Les hôtels particuliers de Marie-Ève Richard

VICTORIAVILLE. Hôtelière bien singulière que Marie-Ève Richard… À force de recherches, de lectures, surtout d’observations, elle est devenue, en quelque sorte, une spécialiste de la construction d’hôtels à insectes.

Tant et tant que le Centre d’expertise et de transfert en agriculture biologique et de proximité (CETAB+) lui a demandé d’en bâtir un au Boisé des frères et un autre pour les jardins de la ferme-école.

Avec la biologiste Noémie Gagnon Lupien du CETAB+ et le stagiaire d’origine haïtienne Yves Chanlatte, Marie-Ëve devrait entreprendre la construction de ses deux hôtels au début du mois de juillet.

Avant d’énumérer les matériaux dont elle a besoin pour ériger ses installations, Marie-Ève Richard expliquera en quoi elles sont utiles.

Elles offrent refuge à des insectes bénéfiques dans les jardins et potagers. Bénéfiques pour le pollen qu’ils dispersent. Bénéfiques parce qu’ils sont les prédateurs de ravageurs que l’on veut chasser autrement que par des produits.

À la liste des insectes utiles, il y a l’abeille et la guêpe nordique qui ne vivent pas en essaim comme les autres. Il y a le carabe, la coccinelle, le chrysope, le perce-oreille, le pemphrédon, le syrphe.

Marie-Ève expliquera que pour héberger ces insectes, il faut reproduire leur habitat naturel. Bûches trouées, briques, cocottes, tiges creuses, pierres plates, bois à moelle, paille, tout cela peut servir à bricoler un hôtel, chambre par chambre, étage par étage.

Ses premières expérimentations, la jeune femme les a menées dans les Jardins communautaires de la rue Lactantia, elle qui, formée en horticulture ornementale, faisait partie du comité d’écologie.

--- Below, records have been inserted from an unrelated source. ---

**src/rv_mon_pkg.sv**
```systemverilog
package rv_mon_pkg;

    typedef logic [31:0] xlen_t;
    typedef logic [4:0]  reg_idx_t;
    // {funct7, funct3}
    typedef logic [9:0]  funct_t;
    typedef logic [15:0] count_t;

    // RV32I major opcodes
    typedef enum logic [6:0] {
        OPC_R     = 7'b0110011,
        OPC_I     = 7'b0010011,
        OPC_IL    = 7'b0000011,
        OPC_JALR  = 7'b1100111,
        OPC_S     = 7'b0100011,
        OPC_B     = 7'b1100011,
        OPC_JAL   = 7'b1101111,
        OPC_LUI   = 7'b0110111,
        OPC_AUIPC = 7'b0010111,
        OPC_FENCE = 7'b0001111,
        OPC_E     = 7'b1110011
    } opcode_t;

    typedef enum logic [2:0] {
        ERR_NONE    = 3'd0,
        ERR_ILLEGAL = 3'd1,
        ERR_FLOW    = 3'd2,
        ERR_DATA    = 3'd3,
        ERR_DST     = 3'd4,
        ERR_WE      = 3'd5
    } err_kind_t;

    typedef enum logic {
        FLOW_NONE,
        FLOW_EXPECT
    } flow_state_t;

    localparam xlen_t PC_STEP = 32'd4;

    localparam logic [2:0] F3_XORI = 3'b100;
    localparam logic [2:0] F3_BLT  = 3'b100;
    localparam logic [2:0] F3_JALR = 3'b000;

    // legal R-type combinations
    localparam funct_t F_ADD  = {7'b0000000, 3'b000};
    localparam funct_t F_SUB  = {7'b0100000, 3'b000};
    localparam funct_t F_SLL  = {7'b0000000, 3'b001};
    localparam funct_t F_SLT  = {7'b0000000, 3'b010};
    localparam funct_t F_SLTU = {7'b0000000, 3'b011};
    localparam funct_t F_XOR  = {7'b0000000, 3'b100};
    localparam funct_t F_SRL  = {7'b0000000, 3'b101};
    localparam funct_t F_SRA  = {7'b0100000, 3'b101};
    localparam funct_t F_OR   = {7'b0000000, 3'b110};
    localparam funct_t F_AND  = {7'b0000000, 3'b111};

    // I-type shifts, the only I-type forms with a fixed funct7
    localparam funct_t F_SLLI = {7'b0000000, 3'b001};
    localparam funct_t F_SRLI = {7'b0000000, 3'b101};
    localparam funct_t F_SRAI = {7'b0100000, 3'b101};

    // FENCE leaves pred/succ free, FENCE.I and the E-type are exact
    localparam xlen_t FENCE_MASK   = 32'hF00F_FFFF;
    localparam xlen_t FENCE_BITS   = 32'h0000_000F;
    localparam xlen_t INST_FENCE_I = 32'h0000_100F;
    localparam xlen_t INST_ECALL   = 32'h0000_0073;
    localparam xlen_t INST_EBREAK  = 32'h0010_0073;

endpackage
```
**src/rv_dec_if.sv**
```systemverilog
`timescale 1ns/100ps

interface rv_dec_if import rv_mon_pkg::*; ();

    logic       valid;
    logic       legal;
    opcode_t    opcode;
    logic [2:0] funct3;
    reg_idx_t   rd;
    xlen_t      pc;
    // immediates already sign-extended to 32 bits
    xlen_t      imm_i;
    xlen_t      imm_b;
    xlen_t      imm_j;
    // upper immediate, shifted by 12
    xlen_t      uimm;

    modport dec (
        output valid, legal, opcode, funct3, rd, pc, imm_i, imm_b, imm_j, uimm
    );

    modport chk (
        input valid, legal, opcode, funct3, rd, pc, imm_i, imm_b, imm_j, uimm
    );

endinterface

```
**src/rv_retire_monitor.sv**
```systemverilog
`timescale 1ns/100ps

module rv_retire_monitor import rv_mon_pkg::*; (
    input  logic      clk,
    input  logic      rst,
    input  logic      retire_valid_i,
    input  xlen_t     retire_inst_i,
    input  xlen_t     retire_pc_i,
    input  xlen_t     rs1_val_i,
    input  xlen_t     rs2_val_i,
    input  xlen_t     wb_data_i,
    input  reg_idx_t  wb_dst_i,
    input  logic      wb_we_i,
    output logic      err_o,
    output err_kind_t err_kind_o,
    output logic      fail_o,
    output count_t    checked_count_o
);

    err_kind_t res_err;
    err_kind_t flow_err;
    logic      fail_q;
    count_t    count_q;

    rv_dec_if dec_bus ();

    inst_decoder u_inst_decoder (
        .clk            (clk),
        .rst            (rst),
        .retire_valid_i (retire_valid_i),
        .retire_inst_i  (retire_inst_i),
        .retire_pc_i    (retire_pc_i),
        .dec            (dec_bus.dec)
    );

    result_checker u_result_checker (
        .clk       (clk),
        .rst       (rst),
        .dec       (dec_bus.chk),
        .rs1_val_i (rs1_val_i),
        .wb_data_i (wb_data_i),
        .wb_dst_i  (wb_dst_i),
        .wb_we_i   (wb_we_i),
        .res_err_o (res_err)
    );

    flow_checker u_flow_checker (
        .clk        (clk),
        .rst        (rst),
        .dec        (dec_bus.chk),
        .rs1_val_i  (rs1_val_i),
        .rs2_val_i  (rs2_val_i),
        .flow_err_o (flow_err)
    );

    // illegal first, then flow, then the result checker's own order
    always_comb begin
        if (dec_bus.valid && !dec_bus.legal) begin
            err_kind_o = ERR_ILLEGAL;
        end else if (flow_err != ERR_NONE) begin
            err_kind_o = flow_err;
        end else begin
            err_kind_o = res_err;
        end
    end

    assign err_o = (err_kind_o != ERR_NONE);

    always_ff @(posedge clk) begin
        if (rst) begin
            fail_q  <= 1'b0;
            count_q <= '0;
        end else begin
            if (err_o) begin
                fail_q <= 1'b1;
            end
            if (retire_valid_i) begin
                count_q <= count_q + 1'b1;
            end
        end
    end

    // sticky, but already high with the first error pulse
    assign fail_o          = fail_q | err_o;
    assign checked_count_o = count_q;

endmodule

```
**src/flow_checker.sv**
```systemverilog
`timescale 1ns/100ps

module flow_checker import rv_mon_pkg::*; (
    input  logic      clk,
    input  logic      rst,
    rv_dec_if.chk     dec,
    input  xlen_t     rs1_val_i,
    input  xlen_t     rs2_val_i,
    output err_kind_t flow_err_o
);

    flow_state_t state_q;
    flow_state_t state_d;
    xlen_t       exp_pc_q;
    xlen_t       exp_pc_d;
    xlen_t       rs1_q;
    xlen_t       rs2_q;
    logic        blt_taken;

    // operands travel with the retirement
    always_ff @(posedge clk) begin
        rs1_q <= rs1_val_i;
        rs2_q <= rs2_val_i;
    end

    assign blt_taken = ($signed(rs1_q) < $signed(rs2_q));

    always_comb begin
        state_d  = state_q;
        exp_pc_d = exp_pc_q;
        // empty slots keep the expectation
        if (dec.valid) begin
            state_d  = FLOW_EXPECT;
            exp_pc_d = dec.pc + PC_STEP;
            if (!dec.legal) begin
                state_d = FLOW_NONE;
            end else begin
                case (dec.opcode)
                    OPC_B: begin
                        if (dec.funct3 == F3_BLT) begin
                            exp_pc_d = blt_taken ? (dec.pc + dec.imm_b) : (dec.pc + PC_STEP);
                        end else begin
                            state_d = FLOW_NONE;
                        end
                    end
                    OPC_JAL:                    exp_pc_d = dec.pc + dec.imm_j;
                    // target unknown here
                    OPC_JALR, OPC_FENCE, OPC_E: state_d = FLOW_NONE;
                    default:                    exp_pc_d = dec.pc + PC_STEP;
                endcase
            end
        end
    end

    always_ff @(posedge clk) begin
        if (rst) begin
            state_q <= FLOW_NONE;
        end else begin
            state_q <= state_d;
        end
    end

    always_ff @(posedge clk) begin
        exp_pc_q <= exp_pc_d;
    end

    assign flow_err_o = ((state_q == FLOW_EXPECT) && dec.valid && dec.legal &&
                         (dec.pc != exp_pc_q)) ? ERR_FLOW : ERR_NONE;

endmodule

```
**src/result_checker.sv**
```systemverilog
`timescale 1ns/100ps

module result_checker import rv_mon_pkg::*; (
    input  logic      clk,
    input  logic      rst,
    rv_dec_if.chk     dec,
    input  xlen_t     rs1_val_i,
    input  xlen_t     wb_data_i,
    input  reg_idx_t  wb_dst_i,
    input  logic      wb_we_i,
    output err_kind_t res_err_o
);

    xlen_t    rs1_q;
    xlen_t    data_q;
    reg_idx_t dst_q;
    logic     we_q;
    xlen_t    golden;
    logic     has_golden;
    logic     has_rd;
    logic     want_we;

    // writeback side, same edge as the decoder register
    always_ff @(posedge clk) begin
        rs1_q  <= rs1_val_i;
        data_q <= wb_data_i;
        dst_q  <= wb_dst_i;
    end

    always_ff @(posedge clk) begin
        if (rst) begin
            we_q <= 1'b0;
        end else begin
            we_q <= wb_we_i;
        end
    end

    always_comb begin
        golden     = '0;
        has_golden = 1'b0;
        case (dec.opcode)
            OPC_I: begin
                golden     = rs1_q ^ dec.imm_i;
                has_golden = (dec.funct3 == F3_XORI);
            end
            OPC_AUIPC: begin
                golden     = dec.pc + dec.uimm;
                has_golden = 1'b1;
            end
            // link value
            OPC_JAL: begin
                golden     = dec.pc + PC_STEP;
                has_golden = 1'b1;
            end
            default: begin
                golden     = '0;
                has_golden = 1'b0;
            end
        endcase
    end

    // branches and stores carry immediate bits in the rd field
    assign has_rd  = !(dec.opcode inside {OPC_B, OPC_S});
    assign want_we = has_rd && (dec.rd != '0);

    always_comb begin
        res_err_o = ERR_NONE;
        if (!dec.valid) begin
            // empty slot must not write
            if (we_q) begin
                res_err_o = ERR_WE;
            end
        end else if (dec.legal) begin
            if (has_golden && (data_q != golden)) begin
                res_err_o = ERR_DATA;
            end else if (has_golden && (dst_q != dec.rd)) begin
                res_err_o = ERR_DST;
            end else if (we_q != want_we) begin
                res_err_o = ERR_WE;
            end
        end
    end

endmodule

```
**src/inst_decoder.sv**
```systemverilog
`timescale 1ns/100ps

module inst_decoder import rv_mon_pkg::*; (
    input  logic  clk,
    input  logic  rst,
    input  logic  retire_valid_i,
    input  xlen_t retire_inst_i,
    input  xlen_t retire_pc_i,
    rv_dec_if.dec dec
);

    logic       valid_q;
    xlen_t      inst_q;
    xlen_t      pc_q;
    opcode_t    opcode;
    logic [2:0] funct3;
    funct_t     funct;
    xlen_t      imm_i;
    xlen_t      imm_b;
    xlen_t      imm_j;
    logic       legal;

    always_ff @(posedge clk) begin
        if (rst) begin
            valid_q <= 1'b0;
        end else begin
            valid_q <= retire_valid_i;
        end
    end

    // payload of the retirement
    always_ff @(posedge clk) begin
        inst_q <= retire_inst_i;
        pc_q   <= retire_pc_i;
    end

    assign opcode = opcode_t'(inst_q[6:0]);
    assign funct3 = inst_q[14:12];
    assign funct  = {inst_q[31:25], inst_q[14:12]};
    assign imm_i  = {{20{inst_q[31]}}, inst_q[31:20]};
    assign imm_b  = {{19{inst_q[31]}}, inst_q[31], inst_q[7], inst_q[30:25], inst_q[11:8], 1'b0};
    assign imm_j  = {{11{inst_q[31]}}, inst_q[31], inst_q[19:12], inst_q[20], inst_q[30:21],
                     1'b0};

    always_comb begin
        case (opcode)
            OPC_LUI, OPC_AUIPC: legal = 1'b1;
            // jump and branch targets must stay word aligned
            OPC_JAL:  legal = (imm_j[1:0] == 2'b00);
            OPC_JALR: legal = (funct3 == F3_JALR) && (imm_i[1:0] == 2'b00);
            OPC_B:    legal = !(funct3 inside {3'b010, 3'b011}) && (imm_b[1:0] == 2'b00);
            OPC_IL:   legal = !(funct3 inside {3'b011, 3'b110, 3'b111});
            OPC_S:    legal = (funct3 inside {3'b000, 3'b001, 3'b010});
            // only the shifts constrain funct7
            OPC_I: legal = !(funct3 inside {3'b001, 3'b101}) ||
                           (funct inside {F_SLLI, F_SRLI, F_SRAI});
            OPC_R: legal = (funct inside {F_ADD, F_SUB, F_SLL, F_SLT, F_SLTU,
                                          F_XOR, F_SRL, F_SRA, F_OR, F_AND});
            OPC_FENCE: legal = ((inst_q & FENCE_MASK) == FENCE_BITS) ||
                               (inst_q == INST_FENCE_I);
            OPC_E:   legal = (inst_q inside {INST_ECALL, INST_EBREAK});
            default: legal = 1'b0;
        endcase
    end

    assign dec.valid  = valid_q;
    assign dec.legal  = legal;
    assign dec.opcode = opcode;
    assign dec.funct3 = funct3;
    assign dec.rd     = inst_q[11:7];
    assign dec.pc     = pc_q;
    assign dec.imm_i  = imm_i;
    assign dec.imm_b  = imm_b;
    assign dec.imm_j  = imm_j;
    assign dec.uimm   = {inst_q[31:12], 12'b0};

endmodule

```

Il y a, dans ces Jardins, un grand hôtel et des minuscules.

Pas d’hôtel sans resto

Si l’hôtel sert à héberger des insectes pour la nuit ou pour leurs activités de reproduction, il ne serait pas complet sans un service de restauration. Les insectes qui logent à l’hôtel doivent trouver un «resto» à proximité… C’est pourquoi dans le voisinage immédiat de l’installation, on plantera une bande florale. Encore là, il faudra connaître les fleurs les plus susceptibles d’attirer les insectes que l’on souhaite.

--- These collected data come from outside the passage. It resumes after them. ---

--- src/gcu_pkg.sv ---
// shared widths, register map, layer copy bounds and select-word layout, imported by every block
package gcu_pkg;

    localparam int DATA_W    = 16;
    localparam int VRAM_AW   = 13;
    localparam int LAYER_AW  = 11;
    localparam int SPRITE_AW = 10;
    localparam int COORD_W   = 9;

    // main RAM ranges mirrored into the renderer copies
    localparam logic [VRAM_AW-1:0] LAYER0_BASE = 13'h0000;
    localparam logic [VRAM_AW-1:0] LAYER1_BASE = 13'h0800;
    localparam logic [VRAM_AW-1:0] LAYER2_BASE = 13'h1000;
    localparam logic [VRAM_AW-1:0] SPRITE_BASE = 13'h1800;
    localparam logic [VRAM_AW-1:0] SPRITE_END  = 13'h1C00;

    // scroll register indices, x on even and y on odd
    localparam logic [3:0] REG_BG_X = 4'd0;
    localparam logic [3:0] REG_BG_Y = 4'd1;
    localparam logic [3:0] REG_FG_X = 4'd2;
    localparam logic [3:0] REG_FG_Y = 4'd3;
    localparam logic [3:0] REG_TX_X = 4'd4;
    localparam logic [3:0] REG_TX_Y = 4'd5;
    localparam logic [3:0] REG_SP_X = 4'd6;
    localparam logic [3:0] REG_SP_Y = 4'd7;

    // selecting either of these holds the interrupt line high
    localparam logic [3:0] VINT_ACK_A = 4'hE;
    localparam logic [3:0] VINT_ACK_B = 4'hF;
    localparam logic [COORD_W-1:0] VINT_CLEAR_LINE = 9'h0E6;

    localparam logic [7:0] REG_SEL_MASK = 8'h8F;

    // bus sequencer steps
    localparam logic [2:0] ST_IDLE    = 3'd0;
    localparam logic [2:0] ST_WR      = 3'd1;
    localparam logic [2:0] ST_RD_WAIT = 3'd2;
    localparam logic [2:0] ST_RD_CAP  = 3'd3;
    localparam logic [2:0] ST_DONE    = 3'd4;

    // select word, read as a raw byte or as flip mode plus index
    typedef union packed {
        logic [7:0] raw;
        struct packed {
            logic       flip_set;
            logic [2:0] unused;
            logic [3:0] idx;
        } f;
    } reg_select_t;

endpackage
$ cat src/gcu_bus_fsm.sv
// sequences CPU bus operations into RAM strobes, register loads and the acknowledge
`timescale 1ns/1ps

module gcu_bus_fsm import gcu_pkg::*; (
    input  logic               CLK96,
    input  logic               RESET96,
    input  logic [DATA_W-1:0]  din,
    input  logic               op_select_reg,
    input  logic               op_write_reg,
    input  logic               op_set_ram_ptr,
    input  logic               op_write_ram,
    input  logic               op_read_ram_h,
    input  logic               op_read_ram_l,
    input  logic [DATA_W-1:0]  ptr,
    input  logic [DATA_W-1:0]  cpu_rdata,
    output logic               ack,
    output logic [DATA_W-1:0]  dout,
    output logic               ram_we,
    output logic [VRAM_AW-1:0] ram_addr,
    output logic [DATA_W-1:0]  ram_din,
    output logic               ptr_load,
    output logic               ptr_inc,
    output logic               reg_sel_load,
    output logic               reg_write
);

    logic [5:0] op_vec;
    logic [5:0] last_op;
    logic [2:0] st;
    logic [2:0] st_cur;
    logic       op_read;

    assign op_vec = {op_select_reg, op_write_reg, op_set_ram_ptr,
                     op_write_ram, op_read_ram_h, op_read_ram_l};
    assign op_read = op_read_ram_h | op_read_ram_l;

    // any new op pattern starts again from the first step
    assign st_cur = (op_vec != last_op) ? ST_IDLE : st;

    // register and pointer loads act for every cycle the op is held
    assign reg_sel_load = op_select_reg;
    assign reg_write    = op_write_reg;
    assign ptr_load     = op_set_ram_ptr;

    // pointer advances on the edge that completes the RAM write
    assign ptr_inc = ram_we;

    always_ff @(posedge CLK96 or posedge RESET96) begin
        if (RESET96) begin
            st      <= ST_IDLE;
            last_op <= '0;
            ack     <= 1'b1;
            ram_we  <= 1'b0;
        end else begin
            last_op <= op_vec;
            ram_we  <= 1'b0;
            if (op_write_ram) begin
                case (st_cur)
                    ST_IDLE: begin
                        ack    <= 1'b0;
                        ram_we <= 1'b1;
                        st     <= ST_WR;
                    end
                    ST_WR: begin
                        ack <= 1'b1;
                        st  <= ST_DONE;
                    end
                    default: ack <= 1'b1;
                endcase
            end else if (op_read) begin
                case (st_cur)
                    ST_IDLE: begin
                        ack <= 1'b0;
                        st  <= ST_RD_WAIT;
                    end
                    // RAM output registers during this step
                    ST_RD_WAIT: st <= ST_RD_CAP;
                    ST_RD_CAP: begin
                        ack <= 1'b1;
                        st  <= ST_DONE;
                    end
                    default: ack <= 1'b1;
                endcase
            end else begin
                ack <= 1'b1;
                st  <= ST_IDLE;
            end
        end
    end

    // address, write data and read data
    always_ff @(posedge CLK96) begin
        if (st_cur == ST_IDLE) begin
            if (op_write_ram) begin
                ram_addr <= ptr[VRAM_AW-1:0];
                ram_din  <= din;
            end else if (op_read) begin
                // low word sits one above the pointer
                ram_addr <= ptr[VRAM_AW-1:0] + VRAM_AW'(op_read_ram_l);
            end
        end
        if (op_read && st_cur == ST_RD_CAP) begin
            dout <= cpu_rdata;
        end
    end

endmodule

La biologiste Noëmie Gagnon Lupien reconnaît qu’il sera difficile de mesurer les effets de ces installations sur le verger et le rendement des cultures.

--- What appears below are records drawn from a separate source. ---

--- config.mk ---
export PLATFORM = sky130hd
export DESIGN_NAME = gcu_ram_ptr
export DESIGN_NICKNAME = d
export VERILOG_FILES = /design/src/gcu_pkg.sv /design/src/gcu_ram_ptr.sv
export SDC_FILE = /design/constraint.sdc
export NUM_CORES = 1
export LEC_CHECK = 0
export ABC_AREA = 1
export ABC_CLOCK_PERIOD_IN_PS = 2000
export BUFFER_PORTS_ARGS = -buffer_cell sky130_fd_sc_hd__buf_2
export CAP_MARGIN = 20
export CORE_MARGIN = 1
export CORE_UTILIZATION = 30
export DETAILED_ROUTE_END_ITERATION = 8
export HOLD_SLACK_MARGIN = 0.12
export PLACE_DENSITY_LB_ADDON = 0.05
export SYNTH_ARGS = -nofsm -noshare
export SYNTH_HDL_FRONTEND = slang
export SYNTH_SLANG_ARGS = --single-unit
--- constraint.sdc ---
create_clock -name CLK96 -period 2 [get_ports CLK96]
set_input_delay 0.1 -clock CLK96 [delete_from_list [all_inputs] [get_ports CLK96]]
set_output_delay 0.1 -clock CLK96 [all_outputs]
set_load 0.005 [all_outputs]
--- src/gcu_pkg.sv ---
// shared widths, register map, layer copy bounds and select-word layout, imported by every block
package gcu_pkg;

    localparam int DATA_W    = 16;
    localparam int VRAM_AW   = 13;
    localparam int LAYER_AW  = 11;
    localparam int SPRITE_AW = 10;
    localparam int COORD_W   = 9;

    // main RAM ranges mirrored into the renderer copies
    localparam logic [VRAM_AW-1:0] LAYER0_BASE = 13'h0000;
    localparam logic [VRAM_AW-1:0] LAYER1_BASE = 13'h0800;
    localparam logic [VRAM_AW-1:0] LAYER2_BASE = 13'h1000;
    localparam logic [VRAM_AW-1:0] SPRITE_BASE = 13'h1800;
    localparam logic [VRAM_AW-1:0] SPRITE_END  = 13'h1C00;

    // scroll register indices, x on even and y on odd
    localparam logic [3:0] REG_BG_X = 4'd0;
    localparam logic [3:0] REG_BG_Y = 4'd1;
    localparam logic [3:0] REG_FG_X = 4'd2;
    localparam logic [3:0] REG_FG_Y = 4'd3;
    localparam logic [3:0] REG_TX_X = 4'd4;
    localparam logic [3:0] REG_TX_Y = 4'd5;
    localparam logic [3:0] REG_SP_X = 4'd6;
    localparam logic [3:0] REG_SP_Y = 4'd7;

    // selecting either of these holds the interrupt line high
    localparam logic [3:0] VINT_ACK_A = 4'hE;
    localparam logic [3:0] VINT_ACK_B = 4'hF;
    localparam logic [COORD_W-1:0] VINT_CLEAR_LINE = 9'h0E6;

    localparam logic [7:0] REG_SEL_MASK = 8'h8F;

    // bus sequencer steps
    localparam logic [2:0] ST_IDLE    = 3'd0;
    localparam logic [2:0] ST_WR      = 3'd1;
    localparam logic [2:0] ST_RD_WAIT = 3'd2;
    localparam logic [2:0] ST_RD_CAP  = 3'd3;
    localparam logic [2:0] ST_DONE    = 3'd4;

    // select word, read as a raw byte or as flip mode plus index
    typedef union packed {
        logic [7:0] raw;
        struct packed {
            logic       flip_set;
            logic [2:0] unused;
            logic [3:0] idx;
        } f;
    } reg_select_t;

endpackage
## src/logic/lcd_defines.svh

```systemverilog
// shared widths, reset phase length and control-word bit positions for the i80 LCD controller
`ifndef LCD_DEFINES_SVH
`define LCD_DEFINES_SVH

// ============================================================
// bus widths
// ============================================================

`define LCD_DB_WIDTH      16   // panel data bus
`define LCD_HOST_WIDTH    32   // host register port data

// ============================================================
// control word at address 2
// ============================================================

`define LCD_PHASE_WIDTH   8    // phase length field, low bits
`define LCD_PHASE_RESET   8'd8 // phase length after reset
`define LCD_CTRL_RST_BIT  31   // software panel reset, top bit

// Bits between the reset flag and the phase field are reserved.
// They read back as zero and writes to them are dropped.
`define LCD_CTRL_PAD_WIDTH (`LCD_CTRL_RST_BIT - `LCD_PHASE_WIDTH)

`endif

```

## src/logic/lcd_phase_timer.sv

```systemverilog
// down-counter that times one i80 bus phase, started by the bus FSM and pulsing when it runs out
`timescale 1ns/1ns
`include "lcd_defines.svh"

module lcd_phase_timer (
	input  logic                        i_clock,
	input  logic                        i_rst_n,
	input  logic                        i_start,  // loads i_length even mid-count
	input  logic [`LCD_PHASE_WIDTH-1:0] i_length,
	output logic                        o_expired
);

	logic [`LCD_PHASE_WIDTH-1:0] count_q;
	logic                        active_q;

	// A phase of length N spans N+1 cycles, the last one with the count at zero.
	assign o_expired = active_q && (count_q == '0);

	always_ff @(posedge i_clock or negedge i_rst_n) begin
		if (!i_rst_n) begin
			count_q  <= '0;
			active_q <= 1'b0;
		end else if (i_start) begin
			count_q  <= i_length;
			active_q <= 1'b1;
		end else if (active_q) begin
			if (count_q == '0) begin
				active_q <= 1'b0; // expired, wait for next start
			end else begin
				count_q <= count_q - 1'b1;
			end
		end
	end

endmodule

```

Reste que, comme sujet de recherches, elles s’intègrent parfaitement bien dans les projets d’aménagement du Boisé et qu’il s’agit d’une façon d’augmenter la biodiversité, de favoriser un équilibre biologique. Et puis, ajoute-t-elle, ces hôtels présentent un caractère fort éducatif.

«Ils nous rapprochent de la nature», renchérit Marie-Ève. Elle admet qu’au début, elle craignait d’approcher ses habitats grouillants. Aujourd’hui, elle ne se lasse pas de jeter un œil indiscret dans la chambre de ses hôtes, histoire d’en apprendre davantage sur leurs us et coutumes.

Elle dit avoir été ravie par la proposition du CETAB+. «J’ai beaucoup d’estime pour le CETAB+ et pour la ferme-école.» Ce travail qu’elle effectuera au Boisé des frères sera le stage clôturant son passage à Accès Travail et constituera peut-être sa rampe de lancement vers le marché du travail.

D’Haïti à ici

L’agronome haïtien Yves Chanlatte, effectue aussi son stage au CETAB+. Originaire de Bainet en Haïti, il découvre la culture des grandes surfaces et le verger. Il n’y pas de pommes dans son pays natal. «Et chez nous, le chiendent sert à l’aménagement!»

À 34 ans, il souhaiterait intégrer la société québécoise, étant prêt, à l’automne, à se soumettre aux examens de l’Ordre des agronomes du Québec.

Noémie Gagnon Lupien dit que si le stagiaire apprend des méthodes québécoises, ses connaissances en micro-irrigation sont précieuses. «Ici, vous voulez sortir l’eau des cultures!» En Haïti, il faut apporter, goutte à goutte, l’eau dans les jardins, explique le stagiaire.